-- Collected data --
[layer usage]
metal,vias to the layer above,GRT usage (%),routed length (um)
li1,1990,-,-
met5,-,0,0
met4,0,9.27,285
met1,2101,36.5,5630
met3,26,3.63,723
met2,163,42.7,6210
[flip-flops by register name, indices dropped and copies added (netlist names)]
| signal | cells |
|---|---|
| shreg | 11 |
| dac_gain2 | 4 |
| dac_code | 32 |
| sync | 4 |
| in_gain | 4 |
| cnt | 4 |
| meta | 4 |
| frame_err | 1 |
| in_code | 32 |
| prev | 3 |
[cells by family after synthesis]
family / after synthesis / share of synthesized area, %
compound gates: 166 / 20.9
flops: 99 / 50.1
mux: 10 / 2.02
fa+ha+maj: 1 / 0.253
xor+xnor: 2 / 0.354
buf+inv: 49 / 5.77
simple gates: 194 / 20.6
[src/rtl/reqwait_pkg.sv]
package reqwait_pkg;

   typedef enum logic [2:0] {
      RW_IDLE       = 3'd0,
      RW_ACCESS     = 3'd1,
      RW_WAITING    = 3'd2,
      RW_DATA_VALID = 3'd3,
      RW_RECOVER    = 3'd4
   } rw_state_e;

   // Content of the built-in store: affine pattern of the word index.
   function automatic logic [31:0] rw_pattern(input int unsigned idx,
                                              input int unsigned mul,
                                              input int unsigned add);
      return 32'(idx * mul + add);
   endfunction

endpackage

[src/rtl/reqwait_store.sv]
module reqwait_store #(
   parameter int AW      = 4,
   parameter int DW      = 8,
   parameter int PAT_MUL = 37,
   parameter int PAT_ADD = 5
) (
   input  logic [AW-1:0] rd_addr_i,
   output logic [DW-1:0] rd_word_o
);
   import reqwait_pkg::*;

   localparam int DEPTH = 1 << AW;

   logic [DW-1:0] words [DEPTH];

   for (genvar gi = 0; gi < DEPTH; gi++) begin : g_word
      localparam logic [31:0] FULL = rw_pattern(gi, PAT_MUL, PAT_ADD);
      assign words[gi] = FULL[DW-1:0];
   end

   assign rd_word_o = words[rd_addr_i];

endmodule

--

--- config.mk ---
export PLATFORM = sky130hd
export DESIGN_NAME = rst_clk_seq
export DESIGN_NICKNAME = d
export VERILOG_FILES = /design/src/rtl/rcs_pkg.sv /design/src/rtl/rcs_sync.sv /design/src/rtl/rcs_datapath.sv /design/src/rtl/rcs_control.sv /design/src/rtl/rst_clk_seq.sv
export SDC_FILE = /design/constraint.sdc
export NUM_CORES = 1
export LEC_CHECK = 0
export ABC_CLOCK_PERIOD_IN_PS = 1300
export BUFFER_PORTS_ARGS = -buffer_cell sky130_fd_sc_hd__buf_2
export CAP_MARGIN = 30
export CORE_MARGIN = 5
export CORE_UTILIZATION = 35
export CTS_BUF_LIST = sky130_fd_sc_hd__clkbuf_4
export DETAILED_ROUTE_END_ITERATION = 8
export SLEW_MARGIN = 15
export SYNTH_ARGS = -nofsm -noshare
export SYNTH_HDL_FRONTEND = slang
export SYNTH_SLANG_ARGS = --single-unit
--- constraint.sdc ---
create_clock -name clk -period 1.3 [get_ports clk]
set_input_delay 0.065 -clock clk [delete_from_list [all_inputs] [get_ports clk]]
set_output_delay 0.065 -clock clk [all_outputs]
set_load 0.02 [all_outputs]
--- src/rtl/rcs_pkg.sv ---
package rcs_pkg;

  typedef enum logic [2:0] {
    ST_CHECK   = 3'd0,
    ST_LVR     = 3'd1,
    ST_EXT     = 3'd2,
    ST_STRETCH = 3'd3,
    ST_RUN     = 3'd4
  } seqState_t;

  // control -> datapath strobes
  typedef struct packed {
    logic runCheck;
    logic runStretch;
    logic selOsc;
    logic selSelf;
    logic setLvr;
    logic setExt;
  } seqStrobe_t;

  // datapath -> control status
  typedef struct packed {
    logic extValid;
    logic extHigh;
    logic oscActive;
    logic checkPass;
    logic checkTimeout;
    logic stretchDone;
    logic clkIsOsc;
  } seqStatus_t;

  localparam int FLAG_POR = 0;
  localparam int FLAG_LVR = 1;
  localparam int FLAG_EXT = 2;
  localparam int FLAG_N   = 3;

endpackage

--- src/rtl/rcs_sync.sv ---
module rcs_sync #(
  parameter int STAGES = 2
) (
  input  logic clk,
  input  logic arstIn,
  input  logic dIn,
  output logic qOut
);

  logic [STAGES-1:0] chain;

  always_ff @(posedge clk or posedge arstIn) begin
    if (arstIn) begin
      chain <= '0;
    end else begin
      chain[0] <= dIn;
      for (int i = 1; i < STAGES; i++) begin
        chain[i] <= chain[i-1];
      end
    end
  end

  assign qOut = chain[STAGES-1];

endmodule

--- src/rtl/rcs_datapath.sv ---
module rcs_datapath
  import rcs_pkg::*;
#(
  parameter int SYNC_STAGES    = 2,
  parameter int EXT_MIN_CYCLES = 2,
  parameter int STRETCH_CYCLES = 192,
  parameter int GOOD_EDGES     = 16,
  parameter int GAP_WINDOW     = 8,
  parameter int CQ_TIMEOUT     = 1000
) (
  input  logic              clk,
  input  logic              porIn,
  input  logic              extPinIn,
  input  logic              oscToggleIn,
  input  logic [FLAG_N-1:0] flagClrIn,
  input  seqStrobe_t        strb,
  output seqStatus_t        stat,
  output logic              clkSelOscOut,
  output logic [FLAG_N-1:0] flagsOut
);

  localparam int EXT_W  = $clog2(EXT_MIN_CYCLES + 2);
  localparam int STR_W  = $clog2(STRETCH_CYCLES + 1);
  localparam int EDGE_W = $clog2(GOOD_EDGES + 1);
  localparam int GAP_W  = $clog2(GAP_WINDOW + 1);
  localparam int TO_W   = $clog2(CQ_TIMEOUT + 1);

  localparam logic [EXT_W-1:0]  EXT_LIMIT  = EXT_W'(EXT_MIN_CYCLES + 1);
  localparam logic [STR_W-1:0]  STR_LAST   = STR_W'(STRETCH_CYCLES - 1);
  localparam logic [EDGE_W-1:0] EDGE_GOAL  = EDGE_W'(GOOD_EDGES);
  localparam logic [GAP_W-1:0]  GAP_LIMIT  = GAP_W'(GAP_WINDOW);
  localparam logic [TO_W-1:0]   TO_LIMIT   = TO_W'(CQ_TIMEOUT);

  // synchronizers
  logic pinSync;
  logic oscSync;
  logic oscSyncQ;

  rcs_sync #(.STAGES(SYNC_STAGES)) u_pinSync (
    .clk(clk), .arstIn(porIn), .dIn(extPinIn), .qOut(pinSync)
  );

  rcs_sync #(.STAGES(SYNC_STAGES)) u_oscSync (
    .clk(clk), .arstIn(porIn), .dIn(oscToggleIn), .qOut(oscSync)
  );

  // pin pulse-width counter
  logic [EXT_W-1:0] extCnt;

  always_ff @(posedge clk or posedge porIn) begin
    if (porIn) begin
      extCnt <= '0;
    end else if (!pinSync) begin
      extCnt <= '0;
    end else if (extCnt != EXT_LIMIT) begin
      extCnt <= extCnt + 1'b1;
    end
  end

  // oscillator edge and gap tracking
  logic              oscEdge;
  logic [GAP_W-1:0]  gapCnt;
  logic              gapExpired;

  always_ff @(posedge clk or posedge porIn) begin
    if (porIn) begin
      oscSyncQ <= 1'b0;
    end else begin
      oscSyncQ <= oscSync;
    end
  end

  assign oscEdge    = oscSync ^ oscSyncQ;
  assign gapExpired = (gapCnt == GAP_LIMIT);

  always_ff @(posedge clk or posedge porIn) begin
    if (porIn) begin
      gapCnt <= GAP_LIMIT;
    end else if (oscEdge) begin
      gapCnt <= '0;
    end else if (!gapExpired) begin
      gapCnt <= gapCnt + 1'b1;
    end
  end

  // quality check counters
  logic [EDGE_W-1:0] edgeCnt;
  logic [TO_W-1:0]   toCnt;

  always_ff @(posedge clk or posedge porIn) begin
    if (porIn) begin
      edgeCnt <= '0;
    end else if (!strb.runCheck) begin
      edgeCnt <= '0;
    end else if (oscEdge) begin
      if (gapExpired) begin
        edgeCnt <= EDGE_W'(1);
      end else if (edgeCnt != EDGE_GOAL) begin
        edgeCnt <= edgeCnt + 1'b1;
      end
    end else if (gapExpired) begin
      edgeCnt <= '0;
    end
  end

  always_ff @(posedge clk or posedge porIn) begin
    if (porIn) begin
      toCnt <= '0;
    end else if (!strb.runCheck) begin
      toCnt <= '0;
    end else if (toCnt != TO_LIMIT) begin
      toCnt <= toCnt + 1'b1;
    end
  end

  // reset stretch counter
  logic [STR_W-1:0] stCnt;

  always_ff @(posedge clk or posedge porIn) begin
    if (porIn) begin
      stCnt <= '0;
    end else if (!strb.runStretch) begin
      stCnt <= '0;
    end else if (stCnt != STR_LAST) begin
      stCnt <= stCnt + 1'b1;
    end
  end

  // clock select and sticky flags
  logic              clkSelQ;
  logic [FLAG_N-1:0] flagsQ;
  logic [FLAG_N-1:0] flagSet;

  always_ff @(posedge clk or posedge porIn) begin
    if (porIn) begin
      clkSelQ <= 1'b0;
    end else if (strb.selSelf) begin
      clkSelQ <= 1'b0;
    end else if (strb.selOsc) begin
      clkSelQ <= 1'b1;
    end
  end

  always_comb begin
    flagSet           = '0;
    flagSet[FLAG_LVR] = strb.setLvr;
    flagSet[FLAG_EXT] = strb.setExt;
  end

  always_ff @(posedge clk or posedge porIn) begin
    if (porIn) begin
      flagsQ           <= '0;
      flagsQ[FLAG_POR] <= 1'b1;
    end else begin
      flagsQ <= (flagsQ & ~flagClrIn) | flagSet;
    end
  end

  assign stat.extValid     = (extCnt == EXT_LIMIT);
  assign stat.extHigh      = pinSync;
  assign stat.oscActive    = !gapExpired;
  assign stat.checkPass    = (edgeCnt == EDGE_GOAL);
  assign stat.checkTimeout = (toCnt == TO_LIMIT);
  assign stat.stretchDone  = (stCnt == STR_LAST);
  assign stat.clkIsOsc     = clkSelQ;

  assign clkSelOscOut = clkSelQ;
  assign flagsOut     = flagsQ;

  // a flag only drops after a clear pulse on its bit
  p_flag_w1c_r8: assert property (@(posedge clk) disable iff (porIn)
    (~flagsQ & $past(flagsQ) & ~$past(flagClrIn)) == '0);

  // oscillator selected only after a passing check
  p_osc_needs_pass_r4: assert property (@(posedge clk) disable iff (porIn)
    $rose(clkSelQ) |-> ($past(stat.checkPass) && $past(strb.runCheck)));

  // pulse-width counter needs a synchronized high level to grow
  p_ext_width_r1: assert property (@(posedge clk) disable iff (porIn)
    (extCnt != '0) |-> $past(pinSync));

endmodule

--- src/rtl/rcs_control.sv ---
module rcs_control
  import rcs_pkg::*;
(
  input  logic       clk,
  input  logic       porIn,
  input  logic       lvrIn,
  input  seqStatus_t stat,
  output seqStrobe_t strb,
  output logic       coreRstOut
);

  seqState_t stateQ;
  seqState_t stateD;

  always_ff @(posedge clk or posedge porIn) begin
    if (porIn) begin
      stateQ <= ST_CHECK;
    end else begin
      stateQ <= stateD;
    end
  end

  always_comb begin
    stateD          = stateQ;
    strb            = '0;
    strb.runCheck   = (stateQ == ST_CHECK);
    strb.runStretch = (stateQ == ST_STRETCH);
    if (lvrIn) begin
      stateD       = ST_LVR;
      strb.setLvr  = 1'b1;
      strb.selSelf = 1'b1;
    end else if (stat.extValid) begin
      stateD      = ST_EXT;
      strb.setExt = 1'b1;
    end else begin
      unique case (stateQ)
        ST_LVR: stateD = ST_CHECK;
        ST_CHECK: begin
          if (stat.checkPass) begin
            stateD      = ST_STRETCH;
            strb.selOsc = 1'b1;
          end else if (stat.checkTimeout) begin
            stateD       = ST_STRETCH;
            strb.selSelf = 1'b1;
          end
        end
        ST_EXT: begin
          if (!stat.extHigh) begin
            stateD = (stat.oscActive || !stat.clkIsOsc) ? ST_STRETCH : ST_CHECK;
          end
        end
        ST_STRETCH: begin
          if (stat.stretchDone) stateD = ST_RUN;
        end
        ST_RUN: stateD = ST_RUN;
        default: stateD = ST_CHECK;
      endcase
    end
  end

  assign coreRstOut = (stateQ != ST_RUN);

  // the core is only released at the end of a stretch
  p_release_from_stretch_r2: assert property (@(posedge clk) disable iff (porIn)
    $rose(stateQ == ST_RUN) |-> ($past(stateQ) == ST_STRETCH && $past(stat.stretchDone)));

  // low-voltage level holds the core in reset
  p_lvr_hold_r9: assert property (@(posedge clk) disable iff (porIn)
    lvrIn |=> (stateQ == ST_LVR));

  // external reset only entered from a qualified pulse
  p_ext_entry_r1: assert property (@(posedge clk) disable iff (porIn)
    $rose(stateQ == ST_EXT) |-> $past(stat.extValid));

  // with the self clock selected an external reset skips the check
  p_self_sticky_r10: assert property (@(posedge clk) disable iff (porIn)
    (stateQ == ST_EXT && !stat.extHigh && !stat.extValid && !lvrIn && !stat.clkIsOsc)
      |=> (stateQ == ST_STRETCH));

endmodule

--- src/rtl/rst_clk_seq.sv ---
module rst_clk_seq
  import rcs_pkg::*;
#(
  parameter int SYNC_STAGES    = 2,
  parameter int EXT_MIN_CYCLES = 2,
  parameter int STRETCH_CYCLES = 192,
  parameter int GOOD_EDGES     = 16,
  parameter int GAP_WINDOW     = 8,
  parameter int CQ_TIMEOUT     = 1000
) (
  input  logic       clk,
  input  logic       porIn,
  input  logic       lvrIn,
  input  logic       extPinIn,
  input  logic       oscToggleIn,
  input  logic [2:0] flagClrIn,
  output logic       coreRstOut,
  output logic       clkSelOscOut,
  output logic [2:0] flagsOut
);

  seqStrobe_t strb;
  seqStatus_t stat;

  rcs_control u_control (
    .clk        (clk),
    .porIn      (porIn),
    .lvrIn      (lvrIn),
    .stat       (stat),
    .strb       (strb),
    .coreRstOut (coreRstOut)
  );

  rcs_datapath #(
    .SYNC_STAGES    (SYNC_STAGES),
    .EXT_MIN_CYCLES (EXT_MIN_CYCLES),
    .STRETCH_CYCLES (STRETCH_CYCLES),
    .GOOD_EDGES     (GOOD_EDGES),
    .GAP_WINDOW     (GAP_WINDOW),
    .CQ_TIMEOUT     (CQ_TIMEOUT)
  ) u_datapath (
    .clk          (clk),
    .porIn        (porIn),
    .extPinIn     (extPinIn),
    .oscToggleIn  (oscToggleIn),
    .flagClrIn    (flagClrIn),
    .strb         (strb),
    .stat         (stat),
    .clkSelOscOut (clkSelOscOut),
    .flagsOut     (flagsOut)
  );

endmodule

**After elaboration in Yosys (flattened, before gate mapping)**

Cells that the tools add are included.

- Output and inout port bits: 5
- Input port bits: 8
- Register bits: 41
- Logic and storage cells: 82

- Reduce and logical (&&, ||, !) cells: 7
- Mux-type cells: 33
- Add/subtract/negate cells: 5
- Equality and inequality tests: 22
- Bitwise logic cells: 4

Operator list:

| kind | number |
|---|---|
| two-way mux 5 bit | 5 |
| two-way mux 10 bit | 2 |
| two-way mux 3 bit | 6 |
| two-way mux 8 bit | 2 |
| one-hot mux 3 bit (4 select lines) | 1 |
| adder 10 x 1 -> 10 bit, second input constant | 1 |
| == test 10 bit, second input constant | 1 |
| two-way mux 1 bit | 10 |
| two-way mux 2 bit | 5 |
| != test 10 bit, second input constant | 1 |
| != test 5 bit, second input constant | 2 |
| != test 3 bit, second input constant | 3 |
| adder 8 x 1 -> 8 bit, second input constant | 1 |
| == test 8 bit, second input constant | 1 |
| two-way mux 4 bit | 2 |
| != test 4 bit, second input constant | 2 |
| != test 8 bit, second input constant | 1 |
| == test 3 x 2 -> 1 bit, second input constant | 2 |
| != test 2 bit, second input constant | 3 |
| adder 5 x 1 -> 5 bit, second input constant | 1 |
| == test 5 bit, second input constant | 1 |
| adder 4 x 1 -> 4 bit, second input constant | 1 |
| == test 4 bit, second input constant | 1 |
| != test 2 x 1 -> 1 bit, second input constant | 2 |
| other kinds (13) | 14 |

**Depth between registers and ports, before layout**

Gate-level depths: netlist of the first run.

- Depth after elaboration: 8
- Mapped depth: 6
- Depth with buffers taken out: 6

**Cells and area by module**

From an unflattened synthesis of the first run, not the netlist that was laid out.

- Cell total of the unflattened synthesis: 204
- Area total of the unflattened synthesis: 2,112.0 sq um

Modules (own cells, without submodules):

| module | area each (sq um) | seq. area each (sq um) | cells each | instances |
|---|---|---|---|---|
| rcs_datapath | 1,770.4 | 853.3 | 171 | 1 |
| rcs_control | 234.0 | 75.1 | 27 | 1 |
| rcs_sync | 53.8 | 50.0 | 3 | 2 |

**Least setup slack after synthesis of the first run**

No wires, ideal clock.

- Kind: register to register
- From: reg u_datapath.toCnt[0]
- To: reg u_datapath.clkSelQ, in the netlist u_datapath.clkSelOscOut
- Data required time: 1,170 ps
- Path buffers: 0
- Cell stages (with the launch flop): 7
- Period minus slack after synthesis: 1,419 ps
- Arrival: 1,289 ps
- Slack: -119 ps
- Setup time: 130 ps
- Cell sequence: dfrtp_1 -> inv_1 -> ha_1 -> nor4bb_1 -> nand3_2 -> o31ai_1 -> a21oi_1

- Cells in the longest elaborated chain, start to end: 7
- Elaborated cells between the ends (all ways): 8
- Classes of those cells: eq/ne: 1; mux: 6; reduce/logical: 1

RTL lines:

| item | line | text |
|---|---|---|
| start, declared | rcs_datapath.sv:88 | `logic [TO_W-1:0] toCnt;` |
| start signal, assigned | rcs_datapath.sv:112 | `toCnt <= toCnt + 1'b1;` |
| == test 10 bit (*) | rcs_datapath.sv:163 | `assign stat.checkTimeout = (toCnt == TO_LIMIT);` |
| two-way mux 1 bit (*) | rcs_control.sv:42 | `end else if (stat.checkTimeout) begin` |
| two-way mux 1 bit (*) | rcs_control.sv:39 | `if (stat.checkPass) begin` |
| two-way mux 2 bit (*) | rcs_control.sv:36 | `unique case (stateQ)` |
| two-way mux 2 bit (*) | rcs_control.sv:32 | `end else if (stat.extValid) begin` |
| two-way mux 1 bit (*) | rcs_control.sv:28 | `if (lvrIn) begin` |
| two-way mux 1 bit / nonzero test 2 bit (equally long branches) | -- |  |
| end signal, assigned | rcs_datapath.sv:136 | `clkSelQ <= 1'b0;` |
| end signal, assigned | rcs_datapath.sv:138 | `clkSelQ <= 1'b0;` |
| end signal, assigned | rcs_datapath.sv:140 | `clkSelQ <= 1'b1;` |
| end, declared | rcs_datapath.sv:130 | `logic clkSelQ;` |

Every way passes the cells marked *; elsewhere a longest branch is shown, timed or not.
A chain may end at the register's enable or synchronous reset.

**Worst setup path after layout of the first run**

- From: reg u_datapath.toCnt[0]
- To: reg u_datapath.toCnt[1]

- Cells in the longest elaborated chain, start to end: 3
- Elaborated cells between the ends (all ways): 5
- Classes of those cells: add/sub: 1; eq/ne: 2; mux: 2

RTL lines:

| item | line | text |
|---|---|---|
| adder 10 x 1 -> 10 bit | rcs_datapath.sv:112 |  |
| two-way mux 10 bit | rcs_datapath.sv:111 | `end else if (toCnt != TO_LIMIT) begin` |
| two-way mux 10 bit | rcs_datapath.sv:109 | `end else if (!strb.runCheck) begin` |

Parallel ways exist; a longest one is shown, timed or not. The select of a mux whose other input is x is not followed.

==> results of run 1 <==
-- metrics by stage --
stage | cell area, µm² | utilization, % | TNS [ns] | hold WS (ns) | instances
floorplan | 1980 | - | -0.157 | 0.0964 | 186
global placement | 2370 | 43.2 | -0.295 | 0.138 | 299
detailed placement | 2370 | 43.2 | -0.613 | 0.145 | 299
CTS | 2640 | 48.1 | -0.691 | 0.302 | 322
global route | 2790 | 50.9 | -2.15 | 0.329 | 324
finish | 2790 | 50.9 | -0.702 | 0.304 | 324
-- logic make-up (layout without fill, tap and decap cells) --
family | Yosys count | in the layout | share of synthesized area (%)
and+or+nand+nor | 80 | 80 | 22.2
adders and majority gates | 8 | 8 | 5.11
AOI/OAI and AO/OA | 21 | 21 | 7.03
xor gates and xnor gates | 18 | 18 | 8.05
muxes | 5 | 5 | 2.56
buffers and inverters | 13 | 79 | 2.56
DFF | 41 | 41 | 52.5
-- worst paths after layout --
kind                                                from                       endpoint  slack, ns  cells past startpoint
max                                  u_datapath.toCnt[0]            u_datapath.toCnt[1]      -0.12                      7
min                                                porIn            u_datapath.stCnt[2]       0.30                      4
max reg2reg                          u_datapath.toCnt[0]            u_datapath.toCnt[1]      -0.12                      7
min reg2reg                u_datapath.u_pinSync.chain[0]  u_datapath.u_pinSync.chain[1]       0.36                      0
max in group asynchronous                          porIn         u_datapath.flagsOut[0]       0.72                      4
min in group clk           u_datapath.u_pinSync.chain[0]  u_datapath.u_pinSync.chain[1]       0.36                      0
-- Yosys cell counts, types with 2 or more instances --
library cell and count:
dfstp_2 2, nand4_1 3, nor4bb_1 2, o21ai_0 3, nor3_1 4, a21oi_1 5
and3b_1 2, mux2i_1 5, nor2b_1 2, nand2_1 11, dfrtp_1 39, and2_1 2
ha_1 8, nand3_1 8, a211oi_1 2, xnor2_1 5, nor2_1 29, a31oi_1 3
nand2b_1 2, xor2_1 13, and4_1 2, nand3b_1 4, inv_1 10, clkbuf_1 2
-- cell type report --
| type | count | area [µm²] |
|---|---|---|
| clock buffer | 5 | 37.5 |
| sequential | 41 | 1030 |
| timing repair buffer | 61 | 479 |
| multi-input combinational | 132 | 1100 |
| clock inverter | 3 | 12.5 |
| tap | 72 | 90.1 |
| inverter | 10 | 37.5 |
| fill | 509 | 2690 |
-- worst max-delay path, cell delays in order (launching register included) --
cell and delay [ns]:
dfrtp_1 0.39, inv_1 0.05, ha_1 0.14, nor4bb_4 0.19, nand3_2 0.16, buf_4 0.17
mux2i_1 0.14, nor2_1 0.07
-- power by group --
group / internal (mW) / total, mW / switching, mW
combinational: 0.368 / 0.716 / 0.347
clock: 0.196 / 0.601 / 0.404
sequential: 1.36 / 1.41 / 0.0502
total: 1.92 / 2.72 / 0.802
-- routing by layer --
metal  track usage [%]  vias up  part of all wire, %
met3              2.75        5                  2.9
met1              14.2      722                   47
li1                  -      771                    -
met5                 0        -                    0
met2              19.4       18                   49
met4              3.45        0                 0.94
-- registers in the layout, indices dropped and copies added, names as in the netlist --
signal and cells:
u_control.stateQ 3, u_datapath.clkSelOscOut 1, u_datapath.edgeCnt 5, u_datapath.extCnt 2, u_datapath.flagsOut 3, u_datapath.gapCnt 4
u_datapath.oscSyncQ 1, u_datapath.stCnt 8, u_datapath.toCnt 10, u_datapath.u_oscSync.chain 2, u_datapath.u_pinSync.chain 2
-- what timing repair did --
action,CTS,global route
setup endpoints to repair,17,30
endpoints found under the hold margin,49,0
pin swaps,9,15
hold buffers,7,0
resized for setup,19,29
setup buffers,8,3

-- Problem to solve --
Write down exactly the span of lines above from the one containing "[layer usage]" to the one containing "buf+inv: 49 / 5.77", both ends included.

-- Answer to the problem --
[layer usage]
metal,vias to the layer above,GRT usage (%),routed length (um)
li1,1990,-,-
met5,-,0,0
met4,0,9.27,285
met1,2101,36.5,5630
met3,26,3.63,723
met2,163,42.7,6210
[flip-flops by register name, indices dropped and copies added (netlist names)]
| signal | cells |
|---|---|
| shreg | 11 |
| dac_gain2 | 4 |
| dac_code | 32 |
| sync | 4 |
| in_gain | 4 |
| cnt | 4 |
| meta | 4 |
| frame_err | 1 |
| in_code | 32 |
| prev | 3 |
[cells by family after synthesis]
family / after synthesis / share of synthesized area, %
compound gates: 166 / 20.9
flops: 99 / 50.1
mux: 10 / 2.02
fa+ha+maj: 1 / 0.253
xor+xnor: 2 / 0.354
buf+inv: 49 / 5.77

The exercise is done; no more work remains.